California strengthened the hand of in-state franchisees vis-à-vis their franchisors with amendments to the California Franchise Relations Act (CFRA) that went into effect January 1, 2016. Since 1980, the CFRA has protected California franchisees against termination and nonrenewal without good cause. But now, good cause means more than failure to comply with the franchise agreement. Termination or refusal to renew is permitted now only when the franchisee has committed a “substantial and material breach” of the franchise agreement. 

Under the revised CFRA, a franchisor that lawfully terminates or fails to renew a franchise may also be required to purchase all inventory, supplies, equipment, fixtures and furnishings used in the operation of the franchised business unless the franchisee declined an offer of renewal or unless the franchisee can retain control of the business premises after termination. 

The revised CFRA also protects the franchisee’s right to assign the franchise or an ownership interest in the business if the transferee is qualified under the franchisor’s reasonable standards for the approval of new or renewing franchisees. 

In addition, under the amended act, if the franchisor terminates or fails to renew a franchise in violation of the law, the franchisee has the right to receive from the franchisor the fair market value of the business and any other damages caused by the violation of the CFRA. A court may also grant preliminary and permanent injunctions for a violation or threatened violation of the CFRA. 

“Is this the beginning of a trend or is this legislative change a one-off event specific to California?”

My guess is that this change does not signal a trend, but rather represents a specific congruence of interests in California. The fact is that franchise relationship laws have changed little anywhere in the country since 1980.

The California bill was sponsored and supported by the Coalition of Franchisee Associations (CFA) with active support from the Service Employees International Union (SEIU)—the labor organization that has been actively promoting the joint employment concept in franchising. (Joint employment is the concept under which the NLRB is seeking to hold McDonald’s responsible for alleged labor law violations by its franchisees.) The California bill was opposed by the International Franchise Association (IFA), but the IFA and CFA managed to negotiate the terms of the proposed legislation and reach a compromise, allowing it to become law. 

Organizations like the CFA, the SEIU, The American Franchisee Association (AFA) and the American Association of Franchisees & Dealers (AAFD) will continue to promote changes to franchise laws throughout the U.S. that strengthen franchisee rights against franchisors. 

But the IFA keeps a close watch on these initiatives and actively works to oppose legislation that might threaten the franchise business model. The IFA succeeds more often than not in persuading legislators that proposed changes that on their surface appear to benefit franchisees can create remedies to problems that do not exist— likely resulting in needless litigation. Unsuccessful attempts to introduce new pro-franchisee legislation were made in recent years, for example, in Connecticut, Maine, Massachusetts, New Hampshire, New York, and Pennsylvania. 

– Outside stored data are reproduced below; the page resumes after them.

## src/rtl/cim_pkg.sv

```systemverilog
package cim_pkg;

  // Oscillator phase: eight steps of 45 degrees per turn.
  localparam int PHASE_W = 3;
  // Angle word: one full turn equals 2**ANG_W.
  localparam int ANG_W = 16;
  // Largest iteration count the arctangent table covers.
  localparam int MAX_ITER = 16;

  typedef struct packed {
    logic                 load;   // capture a new sample into the first stage
    logic [PHASE_W-1:0]   phase;  // oscillator phase for that sample
  } mix_ctrl_t;

  // atan(2^-idx) as a fraction of a turn, scaled by 2**ANG_W.
  function automatic logic [ANG_W-1:0] atanStep(input int idx);
    case (idx)
      0:       atanStep = 16'd8192;
      1:       atanStep = 16'd4836;
      2:       atanStep = 16'd2555;
      3:       atanStep = 16'd1297;
      4:       atanStep = 16'd651;
      5:       atanStep = 16'd326;
      6:       atanStep = 16'd163;
      7:       atanStep = 16'd81;
      8:       atanStep = 16'd41;
      9:       atanStep = 16'd20;
      10:      atanStep = 16'd10;
      11:      atanStep = 16'd5;
      12:      atanStep = 16'd3;
      13:      atanStep = 16'd1;
      14:      atanStep = 16'd1;
      default: atanStep = 16'd0;
    endcase
  endfunction

endpackage

```

## src/rtl/cim_ctrl.sv

```systemverilog
module cim_ctrl
  import cim_pkg::*;
#(
  parameter int ITER = 12
) (
  input  logic              clk,
  input  logic              rst,
  input  logic              inValid,
  output mix_ctrl_t         ctrl,
  output logic [ITER-1:0]   stageEn,
  output logic              outValid
);

  logic [PHASE_W-1:0] phaseReg;
  logic [ITER:0]      validPipe;

  // The phase counter steps only on accepted samples; it wraps naturally modulo 8.
  always_ff @(posedge clk) begin
    if (rst) begin
      phaseReg  <= '0;
      validPipe <= '0;
    end else begin
      if (inValid) phaseReg <= phaseReg + 1'b1;
      validPipe <= {validPipe[ITER-1:0], inValid};
    end
  end

  assign ctrl.load  = inValid;
  assign ctrl.phase = phaseReg;
  assign stageEn    = validPipe[ITER-1:0];
  assign outValid   = validPipe[ITER];

endmodule

```

## src/rtl/cim_cordic.sv

```systemverilog
module cim_cordic
  import cim_pkg::*;
#(
  parameter int SAMPLE_W = 12,
  parameter int ITER     = 12,
  parameter int OUT_W    = SAMPLE_W + 2
) (
  input  logic                       clk,
  input  logic                       rst,
  input  mix_ctrl_t                  ctrl,
  input  logic [ITER-1:0]            stageEn,
  input  logic [SAMPLE_W-1:0]        inSample,
  output logic signed [OUT_W-1:0]    outI,
  output logic signed [OUT_W-1:0]    outQ
);

  localparam logic [ANG_W-1:0] QUARTER = ANG_W'(1) << (ANG_W - 2);

  logic signed [OUT_W-1:0] xs [0:ITER];
  logic signed [OUT_W-1:0] ys [0:ITER];
  logic        [ANG_W-1:0] zs [0:ITER-1];

  // Pre-rotation: the target angle is minus the oscillator phase. A negative
  // target is pre-turned by -90 degrees and a non-negative one by +90, so the
  // remaining angle always lies within +/-90 degrees.
  logic signed [OUT_W-1:0] sExt;
  logic        [ANG_W-1:0] theta;
  logic signed [OUT_W-1:0] preY;
  logic        [ANG_W-1:0] preZ;

  assign sExt  = OUT_W'($signed(inSample));
  assign theta = '0 - {ctrl.phase, {(ANG_W-PHASE_W){1'b0}}};

  always_comb begin
    if (theta[ANG_W-1]) begin
      preY = -sExt;
      preZ = theta + QUARTER;
    end else begin
      preY = sExt;
      preZ = theta - QUARTER;
    end
  end

  logic signed [OUT_W-1:0] x0r, y0r;
  logic        [ANG_W-1:0] z0r;

  always_ff @(posedge clk) begin
    if (rst) begin
      x0r <= '0;
      y0r <= '0;
      z0r <= '0;
    end else if (ctrl.load) begin
      x0r <= '0;
      y0r <= preY;
      z0r <= preZ;
    end
  end

  assign xs[0] = x0r;
  assign ys[0] = y0r;
  assign zs[0] = z0r;

  for (genvar i = 0; i < ITER; i++) begin : g_stage
    localparam logic [ANG_W-1:0] STEP = atanStep(i);
    logic signed [OUT_W-1:0] xSh, ySh, xr, yr;
    logic                    dirPos;

    assign xSh    = xs[i] >>> i;
    assign ySh    = ys[i] >>> i;
    assign dirPos = ~zs[i][ANG_W-1];

    always_ff @(posedge clk) begin
      if (rst) begin
        xr <= '0;
        yr <= '0;
      end else if (stageEn[i]) begin
        if (dirPos) begin
          xr <= xs[i] - ySh;
          yr <= ys[i] + xSh;
        end else begin
          xr <= xs[i] + ySh;
          yr <= ys[i] - xSh;
        end
      end
    end

    assign xs[i+1] = xr;
    assign ys[i+1] = yr;

    // The residual angle is only needed up to the last but one stage.
    if (i < ITER - 1) begin : g_angle
      logic [ANG_W-1:0] zr;
      always_ff @(posedge clk) begin
        if (rst)             zr <= '0;
        else if (stageEn[i]) zr <= dirPos ? zs[i] - STEP : zs[i] + STEP;
      end
      assign zs[i+1] = zr;
    end
  end

  assign outI = xs[ITER];
  assign outQ = ys[ITER];

endmodule

```

## src/rtl/cordic_if_mixer.sv

```systemverilog
module cordic_if_mixer
  import cim_pkg::*;
#(
  parameter  int SAMPLE_W = 12,
  parameter  int ITER     = 12,
  localparam int OUT_W    = SAMPLE_W + 2
) (
  input  logic                     clk,
  input  logic                     rst,
  input  logic                     inValid,
  input  logic [SAMPLE_W-1:0]      inSample,
  output logic                     outValid,
  output logic signed [OUT_W-1:0]  outI,
  output logic signed [OUT_W-1:0]  outQ
);

  mix_ctrl_t          ctrlBus;
  logic [ITER-1:0]    stageEn;
  logic [PHASE_W-1:0] curPhase;

  assign curPhase = ctrlBus.phase;

  cim_ctrl #(.ITER(ITER)) u_ctrl (
    .clk      (clk),
    .rst      (rst),
    .inValid  (inValid),
    .ctrl     (ctrlBus),
    .stageEn  (stageEn),
    .outValid (outValid)
  );

  cim_cordic #(.SAMPLE_W(SAMPLE_W), .ITER(ITER), .OUT_W(OUT_W)) u_cordic (
    .clk      (clk),
    .rst      (rst),
    .ctrl     (ctrlBus),
    .stageEn  (stageEn),
    .inSample (inSample),
    .outI     (outI),
    .outQ     (outQ)
  );

endmodule

```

More likely changes in the short term will come in the form of state laws that clarify that franchisors and franchisees are not joint employers and that franchisees themselves are not employees of franchisors. Such laws were recently passed in Texas (S.B. 652), Louisiana (HB 464) and Tennessee (SB 475). The joint-employer issue is at the top of IFA’s agenda for 2016. 

Last year also saw movement at the federal level. Representative Keith Ellison (D-Minn.) introduced the Fair Franchise Act of 2015 (H.R. 3196). But that bill died. The act would have prohibited mandatory arbitration. It would have introduced the dispute-enhancing, vague requirement that franchisors act in good faith, which was removed from the final California law. In addition, it would have protected franchisees from refusals to renew, from termination without good cause and from refusals to permit transfers. There is no reason to expect that any such bill will become law this year either. 

A more interesting idea at the federal level would be to enact a national franchise disclosure law that would preempt state franchise laws and also allow for a private right of action. But this is equally unlikely to happen any time soon.